Title: Embedded Real-Time Audio DSP With the Faust Programming Language

Speakers: Dr Romain Michon (CCRMA, Stanford + GRAME-CNCM, Lyon, France)


Faust is a Domain-Specific programming Language (DSL) for real-time audio Digital Signal Processing (DSP). The Faust compiler can generate code in various lower-level programming languages (e.g., C, C++, LLVM, Rust, WebAssembly, etc.) from high-level DSP specifications. Generated code can be embedded in wrappers to add specific features to it (e.g., MIDI, polyphony, OSC, etc.) and to turn it into ready-to-use objects (e.g., audio plugins, standalones, mobile apps, web apps, etc.). More recently, Faust has been used a lot in the context of low-level audio embedded systems programming such as microcontrollers, bare-metal on the Raspberry Pi, FPGAs, etc. Optimizations are made for specific processor architectures (e.g., use of intrinsics, etc.) but hidden from the user to keep the programming experience as smooth and as easy as possible. After giving a quick introduction to Faust, we’ll present an overview of the work that has been made by the Faust team around embedded systems for audio. We’ll then present ongoing and future projects around this topic.

Speaker Bio

Romain Michon is a full-time researcher at GRAME-CNCM (Lyon, France) and a researcher and lecturer at the Center for Computer Research in Music and Acoustics (CCRMA) at Stanford University (USA). He has been involved in the development of the Faust programming language since 2008 and he’s now part of the core Faust development team at GRAME. Beside that, Romain’s research interests involve embedded systems for real-time audio processing, Human Computer Interaction (HCI), New Interfaces for Musical Expression (NIME), and physical modeling of musical instruments.

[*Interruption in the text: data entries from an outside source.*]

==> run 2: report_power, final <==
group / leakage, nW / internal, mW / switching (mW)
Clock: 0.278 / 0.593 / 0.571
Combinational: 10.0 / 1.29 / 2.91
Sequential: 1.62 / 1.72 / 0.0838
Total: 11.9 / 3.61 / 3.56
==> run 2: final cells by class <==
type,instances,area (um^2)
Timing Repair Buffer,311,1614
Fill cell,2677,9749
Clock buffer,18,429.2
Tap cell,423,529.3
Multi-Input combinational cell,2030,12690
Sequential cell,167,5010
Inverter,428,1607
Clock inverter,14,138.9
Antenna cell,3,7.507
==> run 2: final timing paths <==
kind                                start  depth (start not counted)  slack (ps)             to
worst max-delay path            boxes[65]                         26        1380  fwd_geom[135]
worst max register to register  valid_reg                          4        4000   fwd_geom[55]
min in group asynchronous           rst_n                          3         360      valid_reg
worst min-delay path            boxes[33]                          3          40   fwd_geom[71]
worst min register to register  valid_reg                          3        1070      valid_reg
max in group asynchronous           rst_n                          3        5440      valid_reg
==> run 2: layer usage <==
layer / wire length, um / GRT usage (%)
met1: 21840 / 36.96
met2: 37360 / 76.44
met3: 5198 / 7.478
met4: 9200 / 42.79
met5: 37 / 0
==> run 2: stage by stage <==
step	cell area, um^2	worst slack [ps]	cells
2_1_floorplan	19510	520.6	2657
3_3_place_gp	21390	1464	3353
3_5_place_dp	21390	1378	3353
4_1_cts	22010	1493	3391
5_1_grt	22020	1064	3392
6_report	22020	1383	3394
### src/rtl/ssup_queue.sv
module ssup_queue
  import ssup_pkg::*;
(
  input  logic        clk_i,
  input  logic        rst_ni,
  input  logic        push_i,
  input  ssup_entry_t push_entry_i,
  output logic        full_o,
  input  logic        pop_i,
  output ssup_entry_t head_o,
  output logic        empty_o
);

  ssup_entry_t mem_q [2];
  logic        wr_ptr_q, rd_ptr_q;
  logic [1:0]  cnt_q;

  assign full_o  = (cnt_q == 2'd2);
  assign empty_o = (cnt_q == 2'd0);
  assign head_o  = mem_q[rd_ptr_q];

  always_ff @(posedge clk_i or negedge rst_ni) begin
    if (!rst_ni) begin
      wr_ptr_q <= 1'b0;
      rd_ptr_q <= 1'b0;
      cnt_q    <= '0;
    end else begin
      if (push_i) begin
        wr_ptr_q <= !wr_ptr_q;
      end
      if (pop_i) begin
        rd_ptr_q <= !rd_ptr_q;
      end
      unique case ({push_i, pop_i})
        2'b10:   cnt_q <= cnt_q + 2'd1;
        2'b01:   cnt_q <= cnt_q - 2'd1;
        default: cnt_q <= cnt_q;
      endcase
    end
  end

  always_ff @(posedge clk_i) begin
    if (push_i) begin
      mem_q[wr_ptr_q] <= push_entry_i;
    end
  end

endmodule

Li Su: AI and recent developments in music information retrieval

When: Wednesday 9th October 2019 @ 5:10 PM

Where: The Atrium (G.10), Alison House, 12 Nicholson Sq, University of Edinburgh

Title: AI and recent developments in music information retrieval

Speakers: Dr Li Su (Music and Culture Technology Laboratory, Institute of Information Science, Academia Sinica, Taiwan), Dr Yu-Fen Huang (University of Edinburgh), and Tsung-Ping Chen (Music and Culture Technology Laboratory, Institute of Information Science, Academia Sinica, Taiwan)


In this talk, we will discuss how to apply deep learning approaches to several challenging tasks in music information retrieval (MIR) including automatic music transcription, musical body movement analysis, and automatic chord recognition. Automatic music transcription (AMT) refers to the process of converting music recordings to symbolic representations. Since music transcription is by no means easy even for human, AMT has been one of the core challenges in MIR. Thanks to the recent advance of computing power and deep learning, more and more AMT solutions are becoming applicable in real-world cases. In this talk, we will first discuss the issues of solving the AMT problem from either signal processing and machine learning aspects. Then, we will have an introduction on the proposed solutions in transcribing piano music, singing voice, and non-Western music. Possible application, challenges and future research directions will also be discussed.

Computational musicology is an appealing scenario to apply MIR techniques. In this talk, the potential to perform music analysis using computational and deep learning approaches is discussed. Our recent work analyses musical movement and identifies highlighted features in music orchestral conducting movement using Recurrent Neural Network (RNN). Our work applies deep learning approaches to model the chords and harmony in tonal music will also be introduced.

Speaker Bio

Dr Li Su received the B. S. degree on electronic engineering and mathematics in National Taiwan University in 2008, and the Ph. D. degree on communication engineering in National Taiwan University in 2012. He had served as a postdoctoral research fellow in the Center of Information and Technology Innovation, Academia Sinica, from 2012 to 2016. Since 2017, he has served as an Assistant Research Fellow in the Institute of Information Science, Academia Sinica. His research has been highly focused on signal processing and machine learning for music information retrieval. His ongoing projects include automatic music transcription, style transfer, AI-based music-visual animation, etc. He has been a technical committee member in the International Society of Music Information Retrieval (ISMIR) since 2014.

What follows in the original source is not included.